Unlike Europe, where green finance is driven by investors, China adopts the top-down, policy-driven approach which boosts the fast development of the country’s green finance market, Guo Xiaofei, director of green and sustainable finance of corporate and investment banking Asia Pacific at Natixis, told China Daily on the sidelines of the 13th Asian Financial Forum in Hong Kong on Tuesday.

In the first half of last year, the total amount of green bonds issued on the Chinese mainland surged to US$21.8 billion — up 62 percent on the same period in 2018.

According to Guo, the contributions came mainly from regional banks and the private sector.

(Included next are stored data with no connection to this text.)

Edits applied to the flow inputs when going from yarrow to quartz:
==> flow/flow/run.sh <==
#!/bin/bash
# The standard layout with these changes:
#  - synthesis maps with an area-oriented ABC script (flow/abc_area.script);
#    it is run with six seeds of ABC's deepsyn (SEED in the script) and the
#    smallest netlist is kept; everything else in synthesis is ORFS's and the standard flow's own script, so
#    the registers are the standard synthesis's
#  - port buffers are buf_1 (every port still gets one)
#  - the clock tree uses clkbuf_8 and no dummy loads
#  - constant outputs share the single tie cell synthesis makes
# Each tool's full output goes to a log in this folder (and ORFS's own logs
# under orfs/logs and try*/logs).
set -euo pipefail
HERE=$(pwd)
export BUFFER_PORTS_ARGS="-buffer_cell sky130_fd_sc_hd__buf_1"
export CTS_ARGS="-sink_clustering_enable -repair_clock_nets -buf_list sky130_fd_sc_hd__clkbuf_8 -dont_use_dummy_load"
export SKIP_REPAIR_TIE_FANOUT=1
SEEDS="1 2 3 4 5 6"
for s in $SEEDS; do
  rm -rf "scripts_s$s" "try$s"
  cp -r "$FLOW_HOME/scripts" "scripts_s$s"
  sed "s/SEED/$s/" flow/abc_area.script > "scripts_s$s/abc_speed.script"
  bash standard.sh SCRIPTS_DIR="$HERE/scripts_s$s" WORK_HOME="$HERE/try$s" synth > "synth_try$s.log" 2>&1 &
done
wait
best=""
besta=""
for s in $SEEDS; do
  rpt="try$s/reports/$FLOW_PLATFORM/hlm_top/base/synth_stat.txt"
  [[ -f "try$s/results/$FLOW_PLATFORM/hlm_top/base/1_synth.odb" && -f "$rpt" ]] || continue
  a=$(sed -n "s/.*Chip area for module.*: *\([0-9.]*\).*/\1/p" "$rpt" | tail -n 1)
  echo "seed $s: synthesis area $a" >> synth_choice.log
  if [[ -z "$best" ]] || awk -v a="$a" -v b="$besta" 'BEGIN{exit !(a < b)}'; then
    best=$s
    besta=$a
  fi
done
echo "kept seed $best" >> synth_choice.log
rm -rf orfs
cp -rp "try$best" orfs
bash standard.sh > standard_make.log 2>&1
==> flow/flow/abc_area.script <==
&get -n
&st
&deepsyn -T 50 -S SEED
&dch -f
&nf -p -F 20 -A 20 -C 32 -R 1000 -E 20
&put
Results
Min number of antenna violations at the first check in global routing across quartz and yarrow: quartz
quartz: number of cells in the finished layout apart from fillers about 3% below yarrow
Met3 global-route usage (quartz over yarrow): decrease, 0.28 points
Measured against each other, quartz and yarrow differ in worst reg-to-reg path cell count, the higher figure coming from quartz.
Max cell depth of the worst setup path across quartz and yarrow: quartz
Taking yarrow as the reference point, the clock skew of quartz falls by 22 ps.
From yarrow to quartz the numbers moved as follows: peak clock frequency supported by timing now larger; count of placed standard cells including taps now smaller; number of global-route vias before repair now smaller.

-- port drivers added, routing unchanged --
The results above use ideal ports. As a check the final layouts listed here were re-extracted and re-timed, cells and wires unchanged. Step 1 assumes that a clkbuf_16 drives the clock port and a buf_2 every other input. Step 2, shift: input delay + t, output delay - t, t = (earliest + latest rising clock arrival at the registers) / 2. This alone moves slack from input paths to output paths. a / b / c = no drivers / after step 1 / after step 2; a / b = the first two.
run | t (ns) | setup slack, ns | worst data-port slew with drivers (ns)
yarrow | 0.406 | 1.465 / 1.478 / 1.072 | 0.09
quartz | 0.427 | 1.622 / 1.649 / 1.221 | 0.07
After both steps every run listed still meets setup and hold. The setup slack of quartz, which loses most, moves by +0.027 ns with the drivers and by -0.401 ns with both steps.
From an optimization exercise on the open Yosys and OpenROAD flow, aimed at small area; shortcuts taken in it are not production practice.
Function was checked by simulation only, so behaviour that the tests miss may differ from the original.
Power figures rest on the tool's default switching activity, not on a simulated workload.

== run A ==
// gfte
module gfte (
    input  wire        clk,
    input  wire        rst,         
    input  wire        hsel,
    input  wire        hwrite,
    input  wire [17:0] haddr,
    input  wire [2:0]  hsize,
    input  wire [31:0] hwdata,
    output reg  [31:0] hrdata,
    output reg         bus_err,
    output reg         tx_valid,
    output reg  [7:0]  tx_data,
    input  wire        tx_ready,
    input  wire        rx_valid,
    input  wire [7:0]  rx_data,
    input  wire        ch_closed,
    input  wire        ch_err,
    input  wire        tick,
    output reg         irq
);
Settings: LEC_CHECK=0, CAP_MARGIN=20, CORE_MARGIN=2, CORE_UTILIZATION=50, PLACE_DENSITY=0.65, SLEW_MARGIN=20; clock period 25.0 ns.
standard.sh (not shown) runs the stock make flow with config.mk's settings and CLKGATE_MAP_FILE= SYNTH_SCRIPT=/design/flow/synth_recipe.tcl, a recipe that flattens the netlist after the stock synthesis.
==> flow/flow/run.sh <==
#!/bin/bash
# Layout flow: the standard flow (standard.sh) with three changes:
#  - synthesis maps with an area-oriented ABC script (flow/my_synth.tcl, flow/area.abc);
#  - the clock tree uses clkbuf_8 leaf clusters and no dummy loads;
#  - port buffers are buf_1 cells.
set -euo pipefail
W=$PWD
export GFTE_ABC_SCRIPT=$W/flow/area.abc
CTS="-sink_clustering_enable -repair_clock_nets -sink_clustering_size 14 -sink_clustering_max_diameter 50 -buf_list sky130_fd_sc_hd__clkbuf_8 -dont_use_dummy_load"
bash standard.sh SYNTH_SCRIPT=$W/flow/my_synth.tcl "CTS_ARGS=$CTS" "BUFFER_PORTS_ARGS=-buffer_cell sky130_fd_sc_hd__buf_1" finish > $W/flow_make.log 2>&1
==> flow/flow/area.abc <==
strash
&get -n
&deepsyn -T 60
&put
dch -f
amap
==> flow/flow/my_synth.tcl <==
proc synth {args} { yosys synth -nofsm -noshare {*}$args }
proc abc {args} {
  set i [lsearch -exact $args -script]
  if { $i >= 0 } {
    lset args [expr { $i + 1 }] $::env(GFTE_ABC_SCRIPT)
  }
  yosys abc {*}$args
}
source $::env(SCRIPTS_DIR)/synth.tcl
# left out here: clear keep_hierarchy, flatten, clean up, hide names made inside functions, write 1_2_yosys.v
## Diff of input files: run B against run A
--- a/flow/flow/run.sh
+++ b/flow/flow/run.sh
@@ -9 +9 @@
-CTS="-sink_clustering_enable -repair_clock_nets -sink_clustering_size 14 -sink_clustering_max_diameter 50 -buf_list sky130_fd_sc_hd__clkbuf_8 -dont_use_dummy_load"
+CTS="-sink_clustering_enable -repair_clock_nets -sink_clustering_size 28 -sink_clustering_max_diameter 80 -buf_list sky130_fd_sc_hd__clkbuf_16 -dont_use_dummy_load"
--- a/flow/flow/area.abc
+++ b/flow/flow/area.abc
@@ -6 +6 @@
-amap
+amap -F 6 -A 30
### Flow results
- Number of levels in the clock H-tree (run B over run A): decrease, 1
- In the tables for run B and run A, non-clock buffer total of the final layout reads higher with run B.
- Clock period minus final worst setup slack is higher on run A
- The run showing the smaller cell count after placement is run B.
- Global-route usage was higher in run B than in run A.
- Total length of routed met2 wires (run B vs. run A) increases slightly
- Between run B and run A, the area share of and/or/nand/nor cells after synthesis is lower for run B.
What follows belongs to an exercise in optimizing a design on an open flow for small area; a production flow would make more cautious choices. The RTL was checked by simulation tests, not by an equivalence proof against the original design. Power and IR drop assume default switching activity.

### flow/design.v
module voice_filter (
    input  wire        clk,
    input  wire        rst,        
    input  wire        start,
    input  wire [31:0] x,
    input  wire        topo,       
    input  wire [1:0]  ftype,      
    input  wire [31:0] a0,
    input  wire [31:0] a1,
    input  wire [31:0] a2,
    input  wire [31:0] b1,
    input  wire [31:0] b2,
    input  wire [31:0] f1,
    input  wire [31:0] q,
    output reg         done,
    output wire [31:0] y
);
    reg [31:0] W0, W1, W2, W3, W4, W5;
    reg [2:0]  hs;
    reg        xsel, ysel;
    reg [5:0]  zf;
    reg [31:0] acc;                
    localparam [3:0] S_IDLE  = 4'd0,  S_MLOAD = 4'd1,  S_MIT   = 4'd2,
                     S_NORM  = 4'd3,  S_ROUND = 4'd4,  S_A0    = 4'd5,
                     S_SW1   = 4'd6,  S_SW2   = 4'd7,  S_A1    = 4'd8,
                     S_ALIGN = 4'd9,  S_LH    = 4'd10, S_WR    = 4'd11,
                     S_UPD0  = 4'd12, S_UPDX  = 4'd13;
    reg [3:0]  st;
    reg [3:0]  pc;                 
    reg [4:0]  cnt;                
    reg [2:0]  pend;               
    reg        swapped;
    reg [27:0] H;
    reg [26:0] L;
    reg signed [9:0] EH;
    reg        SH, SL;
    reg        nanF, infF;         
    reg        zL, iL, nL;         
    localparam [1:0] K_MUL = 2'd0, K_ADD = 2'd1, K_LH = 2'd2;
    localparam [3:0] B_R = 4'd0, B_X = 4'd1, B_X1 = 4'd2, B_X2 = 4'd3,
                     B_Y1 = 4'd4, B_Y2 = 4'd5, B_LOW = 4'd6, B_BAND = 4'd7,
                     B_ACC = 4'd8, B_A0 = 4'd9, B_A1 = 4'd10, B_A2 = 4'd11,
                     B_B1 = 4'd12, B_B2 = 4'd13, B_F1 = 4'd14, B_Q = 4'd15;
    localparam [2:0] D_NONE = 3'd0, D_ACC = 3'd1, D_LOW = 3'd2,
                     D_BAND = 3'd3, D_Y1 = 3'd4;
    function [15:0] prog;
        input       tp;
        input [1:0] ft;
        input [3:0] p;
        begin
            prog = 16'd0;
            if (!tp) begin
                case (p)
                    4'd0: prog = {K_MUL, B_X,   B_A0, 2'b00, D_ACC,  1'b0};
                    4'd1: prog = {K_MUL, B_X1,  B_A1, 2'b00, D_NONE, 1'b0};
                    4'd2: prog = {K_ADD, B_ACC, B_A0, 2'b00, D_ACC,  1'b0};
                    4'd3: prog = {K_MUL, B_X2,  B_A2, 2'b00, D_NONE, 1'b0};
                    4'd4: prog = {K_ADD, B_ACC, B_A0, 2'b00, D_ACC,  1'b0};
                    4'd5: prog = {K_MUL, B_Y1,  B_B1, 2'b00, D_NONE, 1'b0};
                    4'd6: prog = {K_ADD, B_ACC, B_A0, 2'b01, D_ACC,  1'b0};
                    4'd7: prog = {K_MUL, B_Y2,  B_B2, 2'b00, D_NONE, 1'b0};
                    default: prog = {K_ADD, B_ACC, B_A0, 2'b01, D_Y1, 1'b1};
                endcase
            end else begin
                case (p)
                    4'd0: prog = {K_MUL, B_BAND, B_Q,  2'b00, D_ACC,  1'b0};
                    4'd1: prog = {K_MUL, B_BAND, B_F1, 2'b00, D_NONE, 1'b0};
                    4'd2: prog = {K_ADD, B_LOW,  B_A0, 2'b00, D_LOW,  1'b0};
                    4'd3: prog = {K_ADD, B_X,    B_A0, 2'b01, D_NONE, 1'b0};
                    4'd4: prog = {K_ADD, B_ACC,  B_A0, 2'b10, D_ACC,  1'b0};
                    4'd5: prog = {K_MUL, B_R,    B_F1, 2'b00, D_NONE, 1'b0};
                    4'd6: prog = {K_ADD, B_BAND, B_A0, 2'b00, D_BAND, ft == 2'd1};
                    default: prog = {K_LH, (ft == 2'd0) ? B_LOW : B_ACC, B_A0,
                                     2'b00, D_NONE, 1'b1};
                endcase
            end
        end
    endfunction
    wire [15:0] cur = prog(topo, ftype, pc);
    wire [15:0] nxt = prog(topo, ftype, pc + 4'd1);
    wire [1:0]  c_kind = cur[15:14];
    wire [3:0]  c_src  = cur[13:10];
    wire [3:0]  c_coef = cur[9:6];
    wire        c_negx = cur[5];
    wire        c_negy = cur[4];
    wire [2:0]  c_dest = cur[3:1];
    wire        c_last = cur[0];
    wire [3:0]  n_first = (nxt[15:14] == K_MUL) ? S_MLOAD :
                          (nxt[15:14] == K_ADD) ? S_A0 : S_LH;
    wire        e_ovf = !EH[9] && (EH[8:0] >= 9'd255);
    wire [31:0] R = nanF ? 32'h7FC00000 :
                    (infF || e_ovf) ? {SH, 8'hFF, 23'd0} :
                    {SH, H[26] ? EH[7:0] : 8'd0, H[25:3]};
    assign y = R;
    wire [3:0] bsel = (st == S_MIT) ? c_coef :
                      (st == S_UPDX) ? B_X :
                      (st == S_SW1 || st == S_WR || st == S_UPD0) ? B_R : c_src;
    reg  [2:0] rslot;
    always @(*) begin
        case (c_src)
            B_X2:   rslot = {2'b00, xsel};
            B_X1:   rslot = {2'b00, !xsel};
            B_Y2:   rslot = {2'b01, ysel};
            B_Y1:   rslot = {2'b01, !ysel};
            B_LOW:  rslot = 3'd4;
            default: rslot = 3'd5;
        endcase
    end
    wire       src_ring = (c_src >= B_X1) && (c_src <= B_BAND);
    wire       rdy = !src_ring || (hs == rslot);
    wire       head_zero = zf[hs];
    reg  [31:0] bus;
    always @(*) begin
        case (bsel)
            B_R:    bus = R;
            B_X:    bus = x;
            B_X1, B_X2, B_Y1, B_Y2, B_LOW, B_BAND:
                    bus = head_zero ? 32'd0 : W0;
            B_ACC:  bus = acc;
            B_A0:   bus = a0;
            B_A1:   bus = a1;
            B_A2:   bus = a2;
            B_B1:   bus = b1;
            B_B2:   bus = b2;
            B_F1:   bus = f1;
            default: bus = q;
        endcase
    end
    wire [7:0]  be    = bus[30:23];
    wire [22:0] bf    = bus[22:0];
    wire        bden  = (be == 8'd0);
    wire [23:0] bm    = {!bden, bf};
    wire [7:0]  bex   = bden ? 8'd1 : be;
    wire        bzero = bden && (bf == 23'd0);
    wire        binf  = (be == 8'hFF) && (bf == 23'd0);
    wire        bnan  = (be == 8'hFF) && (bf != 23'd0);
    wire        eff_sub = SH ^ SL;
    wire        addmode = (st == S_A1) || (st == S_ALIGN);
    wire        stk     = H[0] | (|L);
    wire        rnd     = H[2] & (H[1] | stk | H[3]);
    wire [28:0] p1 = (st == S_MIT) ? (L[3] ? {2'b00, bm, 3'b000} : 29'd0) :
                     addmode ? (eff_sub ? {1'b1, ~{1'b0, L}} : {2'b00, L}) :
                     (st == S_ROUND) ? {25'd0, rnd, 3'b000} : 29'd0;
    wire [28:0] p2 = (st == S_MIT && L[4]) ? {1'b0, bm, 4'b0000} : 29'd0;
    wire [28:0] sum = {1'b0, H} + p1 + p2 + {28'd0, addmode & eff_sub};
    wire signed [9:0] s_dn = 10'sd1 - EH;             
    wire [7:0]  d_xh = bex - EH[7:0];
    wire [7:0]  d_hx = EH[7:0] - bex;
    wire        sx = bus[31] ^ c_negx;
    wire        sy = SH ^ c_negy;
    wire        y_zero = (H[26:3] == 24'd0);
    wire        yinf   = infF || e_ovf;      
    wire [2:0]  dslot = (st == S_UPDX) ? {2'b00, xsel} :
                        (st == S_UPD0) ? {2'b01, ysel} :
                        (c_dest == D_LOW) ? 3'd4 : 3'd5;
    wire        wr    = ((st == S_WR) || (st == S_UPD0) || (st == S_UPDX)) && (hs == dslot);
    wire [31:0] tail  = wr ? bus : W0;
    reg        e_useh, e_useb;
    reg signed [9:0] e_k;
    always @(*) begin
        e_useh = 1'b1; e_useb = 1'b0; e_k = 10'sd0;
        case (st)
            S_MLOAD: begin e_useh = 1'b0; e_useb = 1'b1; e_k = -10'sd126; end
            S_MIT:   begin e_useb = 1'b1; end
            S_NORM:  begin
                if (H[27] || (EH < 10'sd1 && s_dn < 10'sd2)) e_k = 10'sd1;
                else if (EH < 10'sd1) e_k = 10'sd2;
                else if ((H[26:19] == 8'd0) && (EH > 10'sd8)) e_k = -10'sd8;
                else e_k = -10'sd1;
            end
            S_ROUND: e_k = 10'sd1;
            default: begin e_useh = 1'b0; e_useb = 1'b1; end
        endcase
    end
    wire signed [9:0] eadd = (e_useh ? EH : 10'sd0) + (e_useb ? $signed({2'b00, bex}) : 10'sd0) + e_k;
    reg fin;
    always @(*) begin
        fin = 1'b0;
        case (st)
            S_MIT:   fin = (cnt == 5'd11) && (nanF || infF);
            S_ROUND: fin = 1'b1;
            S_A0:    fin = rdy && (bnan || nanF || binf || yinf || bzero || y_zero);
            S_LH:    fin = rdy;
            default: fin = 1'b0;
        endcase
    end
    always @(posedge clk) begin
        W0 <= W1; W1 <= W2; W2 <= W3; W3 <= W4; W4 <= W5;
        W5 <= tail;
        hs <= (rst || hs >= 3'd5) ? 3'd0 : hs + 3'd1;
        if (rst) begin
            zf   <= 6'b111111;
            xsel <= 1'b0;
            ysel <= 1'b0;
        end else begin
            if (wr)
                zf[hs] <= 1'b0;
            if (wr && (st == S_UPDX))
                xsel <= !xsel;
            if (wr && (st == S_UPD0))
                ysel <= !ysel;
        end
        if (pend == D_ACC)  acc <= R;
        if (rst) begin
            st   <= S_IDLE;
            pend <= D_NONE;
            done <= 1'b0;
        end else begin
            done <= 1'b0;
            pend <= D_NONE;
            if (fin && (c_dest == D_ACC))
                pend <= D_ACC;
            if (fin && (c_dest == D_NONE || c_dest == D_ACC) && !c_last)
                pc <= pc + 4'd1;
            case (st)
                S_IDLE: if (start) begin
                    pc <= 4'd0;
                    st <= S_MLOAD;
                end
                S_MLOAD: if (rdy) begin
                    L   <= {bm, 3'b000};
                    SL  <= bus[31];
                    zL  <= bzero;
                    iL  <= binf;
                    nL  <= bnan;
                    H   <= 28'd0;
                    EH  <= eadd;
                    cnt <= 5'd0;
                    st  <= S_MIT;
                end
                S_MIT: begin
                    if (cnt == 5'd0) begin
                        EH   <= eadd;
                        SH   <= SL ^ bus[31];
                        nanF <= nL || bnan || (iL && bzero) || (binf && zL);
                        infF <= iL || binf;
                    end
                    H   <= {1'b0, sum[28:2]};
                    L   <= {H[1:0], L[26:5], 3'b000};
                    cnt <= cnt + 5'd1;
                    if (cnt == 5'd11 && !(nanF || infF)) st <= S_NORM;
                end
                S_NORM: begin
                    if (H[27]) begin
                        H  <= {1'b0, H[27:1]};
                        L  <= {H[0], L[26:2], L[1] | L[0]};
                        EH <= eadd;
                    end else if (EH < 10'sd1) begin
                        if (s_dn >= 10'sd25) begin
                            H  <= 28'd0;
                            L  <= 27'd0;
                            EH <= 10'sd1;
                        end else if (s_dn >= 10'sd2) begin
                            H  <= {1'b0, sum[28:2]};
                            L  <= {H[1:0], L[26:5], L[4], L[3], |L[2:0]};
                            EH <= eadd;
                        end else begin
                            H  <= {1'b0, H[27:1]};
                            L  <= {H[0], L[26:2], L[1] | L[0]};
                            EH <= eadd;
                        end
                    end else if (!H[26] && (H != 28'd0) && (EH > 10'sd1)) begin
                        if ((H[26:19] == 8'd0) && (EH > 10'sd8)) begin
                            H  <= {H[19:0], L[26:19]};
                            L  <= {L[18:0], 8'd0};
                            EH <= eadd;
                        end else begin
                            H  <= {H[26:0], L[26]};
                            L  <= {L[25:0], 1'b0};
                            EH <= eadd;
                        end
                    end else begin
                        st <= S_ROUND;
                    end
                end
                S_ROUND: begin
                    if (sum[27]) begin
                        H  <= 28'h4000000;
                        EH <= eadd;
                    end else begin
                        H <= {sum[27:3], 3'b000};
                    end
                    L <= 27'd0;
                end
                S_A0: if (rdy) begin
                    nanF <= bnan || nanF || (binf && yinf && (sx != sy));
                    infF <= binf || yinf;
                    SH   <= sy;
                    if (!(bnan || nanF)) begin
                        if (binf || yinf) begin
                            SH <= binf ? sx : sy;
                        end else if (y_zero && bzero) begin
                            SH <= sx & sy;
                        end else if (y_zero) begin
                            H  <= {1'b0, bm, 3'b000};
                            EH <= eadd;
                            SH <= sx;
                        end else if (bzero) begin
                            SH <= sy;
                        end else if ($signed({2'b00, bex}) > EH) begin
                            swapped <= 1'b1;
                            st <= S_SW1;
                        end else begin
                            L  <= {bm, 3'b000};
                            cnt <= (d_hx >= 8'd26) ? 5'd26 : d_hx[4:0];
                            SL <= sx;
                            swapped <= 1'b0;
                            st <= S_A1;
                        end
                    end
                end
                S_SW1: begin
                    L  <= {bm, 3'b000};
                    SL <= bus[31];
                    st <= S_SW2;
                end
                S_SW2: if (rdy) begin
                    H  <= {1'b0, bm, 3'b000};
                    EH <= eadd;
                    SH <= sx;
                    cnt <= (d_xh >= 8'd26) ? 5'd26 : d_xh[4:0];
                    st <= S_A1;
                end
                S_A1: begin
                    if (eff_sub && (cnt == 5'd0) && !swapped && sum[28]) begin
                        swapped <= 1'b1;
                        st <= S_SW1;
                    end else begin
                        st <= S_ALIGN;
                    end
                end
                S_ALIGN: begin
                    if (cnt >= 5'd26) begin
                        L   <= {26'd0, |L};
                        cnt <= 5'd0;
                    end else if (cnt >= 5'd2) begin
                        L   <= {H[1:0], L[26:5], L[4], L[3], |L[2:0]};
                        cnt <= cnt - 5'd2;
                    end else if (cnt == 5'd1) begin
                        L   <= {H[0], L[26:2], L[1] | L[0]};
                        cnt <= 5'd0;
                    end else begin
                        H <= sum[27:0];
                        L <= 27'd0;
                        if (sum[27:0] == 28'd0) SH <= 1'b0;
                        st <= S_NORM;
                    end
                end
                S_LH: if (rdy) begin
                    H    <= {1'b0, bm, 3'b000};
                    EH   <= eadd;
                    SH   <= bus[31];
                    nanF <= bnan;
                    infF <= binf;
                end
                S_WR: if (hs == dslot) begin
                    if (c_last) begin
                        st   <= S_IDLE;
                        done <= 1'b1;
                    end else begin
                        pc <= pc + 4'd1;
                        st <= n_first;
                    end
                end
                S_UPDX: if (hs == dslot) st <= S_UPD0;
                S_UPD0: if (hs == dslot) begin
                    st   <= S_IDLE;
                    done <= 1'b1;
                end
                default: ;
            endcase
            if (fin) begin
                if (c_dest == D_LOW || c_dest == D_BAND)
                    st <= S_WR;
                else if (c_dest == D_Y1)
                    st <= S_UPDX;
                else if (c_last) begin
                    st   <= S_IDLE;
                    done <= 1'b1;
                end else
                    st <= n_first;
            end
        end
    end
endmodule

Although nearly half of the entire volume of green bonds issued by the mainland is in line with international standards, the country is making strides in meeting world green finance standards in issuing offshore bonds, Guo said.

In 2018, the G20 sustainable finance study group, led by the People’s Bank of China, continued to advocate green finance worldwide.

Besides, the Network for Greening the Financial System, co-initiated by China, and which is a global network of central banks and supervisory authorities propelling a more sustainable financial system, has brought in more members, further strengthening the collaboration.

According to an annual report on China’s green finance development issued by the PBOC, Chinese green bond issuance exceeded 280 billion yuan in 2018.

Guo said the top sectors in China’s green bond market are energy, transportation and real estate.

“Asian investors are getting more and more aware of green finance,” she said, adding that six Chinese investment organizations have signed up the United Nation Principle for Responsible Investing. “This is a very clear signal sent to the market that Chinese investors are focusing on ESG (environmental, social and corporate governance).”

When structuring green bonds, green loans and sustainable supply chain finance, Guo, who heads Natixis’ sustainable finance activities for the Asia-Pacific market, stressed that green integrity is the key point for issuers that focuses on what can be seen as green and make the structure robust enough.

Meanwhile, issuers should avoid any possible greenwashing that indicates corporations labeling themselves as green financing with no outcome forthcoming, Guo added.

In September last year, Natixis rolled out its Green Weighting Factor as a tool to manage its own portfolios based on their climate impact.

The French investment bank embedded the mechanism into its credit process, and the evaluation kicks ahead of the credit decisions. “Natixis is the first bank in the world to actively manage the climate impact of our own balance sheet,” Guo said.

The lender has developed a set of indicators to monitor the transition of its portfolio.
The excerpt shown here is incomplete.